Redmound is all about simplicity. There are no configuration files to learn in Redmound. Redmound is a simple class library with a consistent approach to component structure. In Redmound, your web applications will have web pages as web pages. If you know Java and html, you already know a lot about Redmound. If you also know Java Script, you are master.

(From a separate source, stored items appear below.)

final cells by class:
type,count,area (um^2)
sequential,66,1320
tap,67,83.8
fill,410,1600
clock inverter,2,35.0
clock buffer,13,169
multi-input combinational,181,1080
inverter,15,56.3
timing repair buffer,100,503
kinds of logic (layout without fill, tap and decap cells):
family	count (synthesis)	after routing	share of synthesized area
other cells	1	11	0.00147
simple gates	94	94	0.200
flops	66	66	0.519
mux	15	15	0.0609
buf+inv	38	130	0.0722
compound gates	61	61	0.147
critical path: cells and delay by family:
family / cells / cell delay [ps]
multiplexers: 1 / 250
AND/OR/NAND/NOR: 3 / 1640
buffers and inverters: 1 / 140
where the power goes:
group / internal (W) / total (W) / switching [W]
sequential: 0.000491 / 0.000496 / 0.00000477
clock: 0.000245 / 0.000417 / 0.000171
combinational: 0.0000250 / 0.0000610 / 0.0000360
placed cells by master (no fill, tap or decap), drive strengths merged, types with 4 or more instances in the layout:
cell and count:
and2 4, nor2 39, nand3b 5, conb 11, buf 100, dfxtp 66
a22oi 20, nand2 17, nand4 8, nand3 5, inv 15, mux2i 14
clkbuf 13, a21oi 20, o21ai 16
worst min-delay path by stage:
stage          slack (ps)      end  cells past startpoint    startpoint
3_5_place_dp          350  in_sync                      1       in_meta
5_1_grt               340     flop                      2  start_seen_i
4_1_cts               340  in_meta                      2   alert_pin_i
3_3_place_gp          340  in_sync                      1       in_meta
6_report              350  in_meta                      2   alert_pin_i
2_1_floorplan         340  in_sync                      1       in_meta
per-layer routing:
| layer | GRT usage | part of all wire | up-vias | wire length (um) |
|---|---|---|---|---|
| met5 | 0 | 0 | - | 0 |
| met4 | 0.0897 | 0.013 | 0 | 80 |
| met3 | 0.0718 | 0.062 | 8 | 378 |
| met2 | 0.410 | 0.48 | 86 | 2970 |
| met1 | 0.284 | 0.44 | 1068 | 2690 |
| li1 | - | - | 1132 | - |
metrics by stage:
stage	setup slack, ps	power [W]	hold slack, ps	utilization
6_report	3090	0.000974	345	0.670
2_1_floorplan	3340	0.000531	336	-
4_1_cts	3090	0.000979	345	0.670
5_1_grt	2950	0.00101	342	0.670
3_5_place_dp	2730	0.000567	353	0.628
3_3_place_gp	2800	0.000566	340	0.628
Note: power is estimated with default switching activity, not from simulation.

Existing frameworks inhibit reusability

Tapestry and JSF at least have component models that allow reuse, but you are likely to find that it is not particularly trivial to do, at least when compared with Redmound. Redmound has been explicitly designed to make it very, very easy to create reusable components. It’s surprisingly simple to extend existing components and to make compound components such as a SignInPanel or AddressForm. It is also relatively easy to create components that exploit new features of browsers. Components in Redmound can be packaged up and reused by simply dropping them in your lib folder - no configuration necessary!

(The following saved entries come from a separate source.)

File: config.mk
export PLATFORM = sky130hd
export DESIGN_NAME = rmw_breakpoint_request_pin_seq
export DESIGN_NICKNAME = d
export VERILOG_FILES = /design/src/include/rmw_breakpoint_request_pin_pkg.sv /design/src/core/rmw_breakpoint_request_pin_seq.sv
export VERILOG_INCLUDE_DIRS = /design/src /design/src/include
export SDC_FILE = /design/constraint.sdc
export NUM_CORES = 1
export LEC_CHECK = 0
export BUFFER_PORTS_ARGS = -buffer_cell sky130_fd_sc_hd__buf_2
export CORE_MARGIN = 2
export CORE_UTILIZATION = 43
export DETAILED_ROUTE_END_ITERATION = 8
export PLACE_DENSITY = 0.76
export SETUP_SLACK_MARGIN = 0.15
export SLEW_MARGIN = 15
export SYNTH_ARGS = -nofsm -noshare
export SYNTH_HDL_FRONTEND = slang
export SYNTH_SLANG_ARGS = --single-unit
File: constraint.sdc
create_clock -name core_clk -period 1.8 [get_ports core_clk]
set_clock_uncertainty 0.1 [all_clocks]
set_input_delay 0.36 -clock core_clk [delete_from_list [all_inputs] [get_ports core_clk]]
set_output_delay 0.36 -clock core_clk [all_outputs]
set_load 0.03 [all_outputs]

Existing frameworks incapable of managing run time 

Existing frameworks just focus on development phases. 

Existing frameworks have troublous configuration process

Existing frameworks does not cover latest best practice

Redmound is combination of enterprise application experience, best practice sub-frameworks, design methodology and futuristic approaches. Redmound is a model driven web framework which definitely makes it unique. Developers design reusable web component models. Models can communicate each other over service bus. Business is modeled in middleware and mapped to required view and services. Redmound has MVC structure in general and presentation side is native web 2.0, having MVVM ajax binding for web developer toolkits like JQueryUIKendouiWijmoBootstap etc. This feature allows to develop very rich desktop applications. Power users can enhance application in a way that is not bounded to limit in the development processes.

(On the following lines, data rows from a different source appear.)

File: src/design/adcpc_controller.sv
/*
 * Control and host interface of a six-channel 12-bit successive-approximation
 * converter: control byte capture, acquisition and conversion sequencing,
 * completion flag and three-state result bus.
 * Assumes host strobes synchronous to ref_clk and the analog core outside
 * supplying one comparator decision per conversion clock.
 */
// Notes on behaviour
// - Internal acquisition: write rising edge latches byte, acquires, then converts.
// - External acquisition: first write starts acquiring, write with bit clear converts.
// - Select high: strobes ignored and data pins released.
// - Host selects and drops read; device then drives the result.
// - Result on twelve lines, highest line is the most significant bit.
// - Timed acquisition lasts six conversion clocks, then hold and convert.
// - Every conversion lasts twelve conversion clocks.
// - A write during conversion abandons it and starts a fresh acquisition.
// - Second byte with acquisition bit set restarts an unbounded acquisition.
// - Control byte taken from the low eight data lines.
// - Byte: bits 7-6 power mode, 5 acquisition, 4 span, 3 polarity, 2-0 channel.
// - Mode 00 external clock, 01 internal, 10 standby, 11 deep; sleep keeps clock.
// - Polarity and span pick one of four input spans.
// - Channel codes 0 to 5 pick inputs 0 to 5; codes 6 and 7 select no input.
// - Unipolar results straight binary, bipolar results two's complement.
// - Completion flag drops at conversion end, rises on read or write.
// - After reset: normal mode, external clock, completion flag high.
// - Sleep waits for conversion end; bus stays usable; write falling edge wakes.
`timescale 1ns/1ps
`include "adcpc_defs.svh"
module adcpc_controller #(
	parameter int CLK_DIV = `ADCPC_CLK_DIV_DEFAULT
) (
	input  wire logic        ref_clk,
	input  wire logic        rstn,
	input  wire logic        chipSel_n,
	input  wire logic        writeStrobe_n,
	input  wire logic        readStrobe_n,
	input  wire logic [11:0] parallelDataBusIn,
	output logic      [11:0] parallelDataBusOut,
	output logic      [11:0] parallelDataBusOe,
	output logic             convDone_n,
	input  wire logic        extConvClk,
	input  wire logic        compareHigh,
	output logic      [5:0]  analogInputs,
	output logic             trackHold,
	output logic      [11:0] dacTrial,
	output logic             spanSelect,
	output logic             polaritySelect,
	output logic             standbySleep,
	output logic             deepSleep,
	output logic             internalClkSel
);
	adcpc_result_if res ();

	adcpc_result_store u_store (
		.ref_clk (ref_clk),
		.rstn    (rstn),
		.res     (res)
	);

	adcpc_pkg::adcpc_state_e stateReg;
	logic [7:0]  ctrlReg;
	logic        wrPrevReg;
	logic        rdPrevReg;
	logic        extClkPrevReg;
	logic [$clog2(CLK_DIV)-1:0] divCntReg;
	logic [3:0]  cycCntReg;
	logic [11:0] sarReg;
	logic [1:0]  clkModeReg;
	logic        sleepPendReg;
	logic [1:0]  sleepReqReg;

	// Strobes only count while selected
	logic wrRise;
	logic wrFall;
	logic rdFall;
	logic rdActive;
	logic convTick;
	logic lastConv;
	logic [7:0] wrByte;

	assign wrRise   = !chipSel_n && !wrPrevReg && writeStrobe_n;
	assign wrFall   = !chipSel_n && wrPrevReg && !writeStrobe_n;
	assign rdFall   = !chipSel_n && rdPrevReg && !readStrobe_n;
	assign rdActive = !chipSel_n && !readStrobe_n;
	assign wrByte   = parallelDataBusIn[7:0];
	assign lastConv = (stateReg == adcpc_pkg::ADCPC_ST_CONVERT) && convTick
		&& (cycCntReg == 4'(`ADCPC_CONV_CYCLES - 1));

	always_ff @(posedge ref_clk or negedge rstn) begin
		if (!rstn) begin
			wrPrevReg     <= 1'b1;
			rdPrevReg     <= 1'b1;
			extClkPrevReg <= 1'b0;
		end else begin
			wrPrevReg     <= writeStrobe_n;
			rdPrevReg     <= readStrobe_n;
			extClkPrevReg <= extConvClk;
		end
	end

	// Conversion clock: external pin edge or internal divider, as one-cycle enable
	always_ff @(posedge ref_clk or negedge rstn) begin
		if (!rstn) begin
			divCntReg <= '0;
		end else if (divCntReg == ($clog2(CLK_DIV))'(CLK_DIV - 1)) begin
			divCntReg <= '0;
		end else begin
			divCntReg <= divCntReg + 1'b1;
		end
	end

	always_comb begin
		if (clkModeReg == adcpc_pkg::ADCPC_PWR_INT_CLK) begin
			convTick = (divCntReg == ($clog2(CLK_DIV))'(CLK_DIV - 1));
		end else begin
			convTick = extConvClk && !extClkPrevReg;
		end
	end

	// Control byte capture; sleep codes leave the clock mode alone
	always_ff @(posedge ref_clk or negedge rstn) begin
		if (!rstn) begin
			ctrlReg    <= `ADCPC_CTRL_RESET;
			clkModeReg <= adcpc_pkg::ADCPC_PWR_EXT_CLK;
		end else if (wrRise) begin
			ctrlReg <= wrByte;
			if (!wrByte[`ADCPC_CTRL_PWR_HI_BIT]) begin
				clkModeReg <= wrByte[`ADCPC_CTRL_PWR_HI_BIT:`ADCPC_CTRL_PWR_LO_BIT];
			end
		end
	end

	// Sequencer: a write restarts acquisition, aborting any conversion, except a write with acquisition bit clear during host acquisition, which converts
	always_ff @(posedge ref_clk or negedge rstn) begin
		if (!rstn) begin
			stateReg  <= adcpc_pkg::ADCPC_ST_IDLE;
			cycCntReg <= '0;
		end else if (wrRise) begin
			cycCntReg <= '0;
			if (stateReg == adcpc_pkg::ADCPC_ST_ACQ_HOST && !wrByte[`ADCPC_CTRL_ACQ_BIT]) begin
				stateReg <= adcpc_pkg::ADCPC_ST_CONVERT;
			end else if (wrByte[`ADCPC_CTRL_ACQ_BIT]) begin
				stateReg <= adcpc_pkg::ADCPC_ST_ACQ_HOST;
			end else begin
				stateReg <= adcpc_pkg::ADCPC_ST_ACQ_TIMED;
			end
		end else if (convTick) begin
			case (stateReg)
				adcpc_pkg::ADCPC_ST_ACQ_TIMED: begin
					if (cycCntReg == 4'(`ADCPC_ACQ_CYCLES - 1)) begin
						stateReg  <= adcpc_pkg::ADCPC_ST_CONVERT;
						cycCntReg <= '0;
					end else begin
						cycCntReg <= cycCntReg + 1'b1;
					end
				end
				adcpc_pkg::ADCPC_ST_CONVERT: begin
					if (lastConv) begin
						stateReg  <= adcpc_pkg::ADCPC_ST_IDLE;
						cycCntReg <= '0;
					end else begin
						cycCntReg <= cycCntReg + 1'b1;
					end
				end
				adcpc_pkg::ADCPC_ST_ACQ_HOST: stateReg <= stateReg;
				adcpc_pkg::ADCPC_ST_IDLE:     stateReg <= stateReg;
				default: stateReg <= adcpc_pkg::ADCPC_ST_IDLE;
			endcase
		end
	end

	// Binary search, one decision per conversion clock, MSB first
	always_ff @(posedge ref_clk or negedge rstn) begin
		if (!rstn) begin
			sarReg <= `ADCPC_RESULT_RESET;
		end else if (stateReg != adcpc_pkg::ADCPC_ST_CONVERT) begin
			sarReg <= `ADCPC_RESULT_RESET;
		end else if (convTick) begin
			sarReg[4'(11) - cycCntReg] <= compareHigh;
		end
	end

	// Offset-binary search result flipped to two's complement for bipolar spans
	logic [11:0] finalWord;
	always_comb begin
		finalWord = sarReg;
		finalWord[4'(11) - cycCntReg] = compareHigh;
		if (ctrlReg[`ADCPC_CTRL_POL_BIT]) begin
			finalWord[11] = ~finalWord[11];
		end
	end

	assign res.storeEn   = lastConv && !wrRise;
	assign res.storeWord = finalWord;

	// Completion flag: a new end wins over a simultaneous read
	always_ff @(posedge ref_clk or negedge rstn) begin
		if (!rstn) begin
			convDone_n <= 1'b1;
		end else if (res.storeEn) begin
			convDone_n <= 1'b0;
		end else if (rdFall || wrRise) begin
			convDone_n <= 1'b1;
		end
	end

	// Sleep is latched per write, applied only when no conversion is running
	always_ff @(posedge ref_clk or negedge rstn) begin
		if (!rstn) begin
			sleepPendReg <= 1'b0;
			sleepReqReg  <= 2'b00;
			standbySleep <= 1'b0;
			deepSleep    <= 1'b0;
		end else begin
			if (wrFall) begin
				standbySleep <= 1'b0;
				deepSleep    <= 1'b0;
				sleepPendReg <= 1'b0;
			end else if (wrRise) begin
				sleepPendReg <= wrByte[`ADCPC_CTRL_PWR_HI_BIT];
				sleepReqReg  <= {wrByte[`ADCPC_CTRL_PWR_HI_BIT], wrByte[`ADCPC_CTRL_PWR_LO_BIT]};
			end else if (sleepPendReg && stateReg == adcpc_pkg::ADCPC_ST_IDLE) begin
				sleepPendReg <= 1'b0;
				standbySleep <= (sleepReqReg == adcpc_pkg::ADCPC_PWR_STANDBY);
				deepSleep    <= (sleepReqReg == adcpc_pkg::ADCPC_PWR_DEEP);
			end
		end
	end

	// One select line per input; codes 6 and 7 leave every input off
	for (genvar ch = 0; ch < `ADCPC_CHAN_COUNT; ch++) begin : g_chan
		always_ff @(posedge ref_clk or negedge rstn) begin
			if (!rstn) begin
				analogInputs[ch] <= 1'(ch == 0);
			end else begin
				analogInputs[ch] <= (ctrlReg[`ADCPC_CTRL_CHAN_HI:`ADCPC_CTRL_CHAN_LO]
					== 3'(ch));
			end
		end
	end

	// Analog-side controls, all registered
	always_ff @(posedge ref_clk or negedge rstn) begin
		if (!rstn) begin
			trackHold      <= 1'b0;
			dacTrial       <= `ADCPC_RESULT_RESET;
			spanSelect     <= 1'b0;
			polaritySelect <= 1'b0;
			internalClkSel <= 1'b0;
		end else begin
			trackHold      <= (stateReg == adcpc_pkg::ADCPC_ST_ACQ_TIMED)
				|| (stateReg == adcpc_pkg::ADCPC_ST_ACQ_HOST);
			dacTrial       <= sarReg | (12'h800 >> cycCntReg);
			spanSelect     <= ctrlReg[`ADCPC_CTRL_SPAN_BIT];
			polaritySelect <= ctrlReg[`ADCPC_CTRL_POL_BIT];
			internalClkSel <= (clkModeReg == adcpc_pkg::ADCPC_PWR_INT_CLK);
		end
	end

	// Data pins driven only while selected and reading
	always_ff @(posedge ref_clk or negedge rstn) begin
		if (!rstn) begin
			parallelDataBusOut <= `ADCPC_RESULT_RESET;
			parallelDataBusOe  <= 12'h000;
		end else begin
			parallelDataBusOut <= res.heldWord;
			parallelDataBusOe  <= {12{rdActive}};
		end
	end

	// Helper: conversion clock ticks spent in the current conversion
	logic [4:0] convTicks;
	always_ff @(posedge ref_clk or negedge rstn) begin
		if (!rstn) begin
			convTicks <= '0;
		end else if (stateReg != adcpc_pkg::ADCPC_ST_CONVERT || wrRise) begin
			convTicks <= '0;
		end else if (convTick) begin
			convTicks <= convTicks + 1'b1;
		end
	end

	conv_length_a: assert property (@(posedge ref_clk) disable iff (!rstn)
		res.storeEn |-> convTicks == 5'd11)
		else $error("conversion did not take twelve clocks");

	acq_timed_a: assert property (@(posedge ref_clk) disable iff (!rstn)
		(stateReg == adcpc_pkg::ADCPC_ST_ACQ_TIMED && convTick && !wrRise
			&& cycCntReg == 4'd5) |=> stateReg == adcpc_pkg::ADCPC_ST_CONVERT)
		else $error("timed acquisition not six clocks");

	host_acq_a: assert property (@(posedge ref_clk) disable iff (!rstn)
		(wrRise && parallelDataBusIn[5]) |=> stateReg == adcpc_pkg::ADCPC_ST_ACQ_HOST)
		else $error("host acquisition not started");

	abort_conv_a: assert property (@(posedge ref_clk) disable iff (!rstn)
		(wrRise && stateReg == adcpc_pkg::ADCPC_ST_CONVERT && !parallelDataBusIn[5])
			|=> stateReg == adcpc_pkg::ADCPC_ST_ACQ_TIMED)
		else $error("write did not abort conversion");

	bus_release_a: assert property (@(posedge ref_clk) disable iff (!rstn)
		chipSel_n |=> parallelDataBusOe == 12'h000)
		else $error("bus driven while deselected");

	read_drive_a: assert property (@(posedge ref_clk) disable iff (!rstn)
		(!chipSel_n && !readStrobe_n) |=> parallelDataBusOe == 12'hFFF)
		else $error("bus not driven on read");

	done_flag_a: assert property (@(posedge ref_clk) disable iff (!rstn)
		res.storeEn |=> !convDone_n ##0 (rdFall || wrRise || !convDone_n))
		else $error("completion flag not low after conversion");

	done_clear_a: assert property (@(posedge ref_clk) disable iff (!rstn)
		(rdFall && !res.storeEn) |=> convDone_n)
		else $error("completion flag not cleared by read");

	clk_keep_a: assert property (@(posedge ref_clk) disable iff (!rstn)
		(wrRise && parallelDataBusIn[7]) |=> $stable(clkModeReg))
		else $error("sleep code changed the clock mode");

	wake_write_a: assert property (@(posedge ref_clk) disable iff (!rstn)
		wrFall |=> !standbySleep && !deepSleep)
		else $error("write did not end sleep");

	conv_hold_a: assert property (@(posedge ref_clk) disable iff (!rstn)
		(stateReg == adcpc_pkg::ADCPC_ST_CONVERT) |=> !trackHold)
		else $error("track/hold not holding during conversion");

	deselect_ignore_a: assert property (@(posedge ref_clk) disable iff (!rstn)
		chipSel_n |=> $stable(ctrlReg))
		else $error("strobe acted while deselected");

	span_bits_a: assert property (@(posedge ref_clk) disable iff (!rstn)
		wrRise |-> ##2 (spanSelect == $past(parallelDataBusIn[`ADCPC_CTRL_SPAN_BIT], 2)
			&& polaritySelect == $past(parallelDataBusIn[`ADCPC_CTRL_POL_BIT], 2)))
		else $error("span or polarity not taken from the byte");

	int_clk_sel_a: assert property (@(posedge ref_clk) disable iff (!rstn)
		(wrRise && !parallelDataBusIn[`ADCPC_CTRL_PWR_HI_BIT]) |-> ##2
			(internalClkSel == $past(parallelDataBusIn[`ADCPC_CTRL_PWR_LO_BIT], 2)))
		else $error("clock mode not taken from the byte");

endmodule : adcpc_controller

In Redmound, sessions are separated from services, which increases service reusability and quality of overall architecture.  Sateless services can easily be clustered, relocated and replaced. 

Web programming should be fun!

This is my most personal goal for writing Redmound . None of the existing frameworks are appealing to me in terms of intuitiveness, quickness, ease of development, etc. It is my hope that Redmound represents a significant step in the direction of making web applications easy and fun to write.

Goals

Coming from these motivations, the following goals for Redmound emerged:

  • EASY (SIMPLE / CONSISTENT / OBVIOUS)

    • POJO-centric
    • Server code written in Java, client code written in html / java script 
    • Minimize “conceptual surface area”
    • Avoid overuse of XML configuration files
    • Fully solve back button problem
    • Maximum type safety and compile-time problem diagnosis
    • Maximum diagnosis of run-time problems
    • Minimum reliance on special tools
    • Components, containers and conventions should be consistent
  • REUSABLE

    • Components written in Redmound should be fully reusable
    • Reusable components should be easily distributed in ordinary library files
  • NON-INTRUSIVE

    • HTML or other markup not polluted with programming semantics
    • No special tagging construct in markup
    • Compatible with any ordinary HTML editor
    • Easy for graphics designers to recognize and avoid framework tagging
  • SAFE

    • Code is secure by default
    • Only explicitly bookmarkable links can expose state in the page or URL
    • All logic in Java with maximum type safety
    • Already integrated with Apache Shiro security
  • EFFICIENT / SCALABLE

    • Efficient and lightweight, but not at the expense of other goals
    • Clustering through sticky sessions preferred
    • Clustering via session replication is easy to accomplish and easy to tune by working with detachable models.
  • COMPLETE

    • The Redmound team is committed to deliver a feature complete, ready-to-use framework for developing Java web applications. The current team consists of a group of experienced programmers, some of which were active on some of the other frameworks currently in use in enterprises, and all of which have extensive experience building large scale Java web applications. We eat our own dogfood, and will thus work on Redmound from a framework user’s perspective.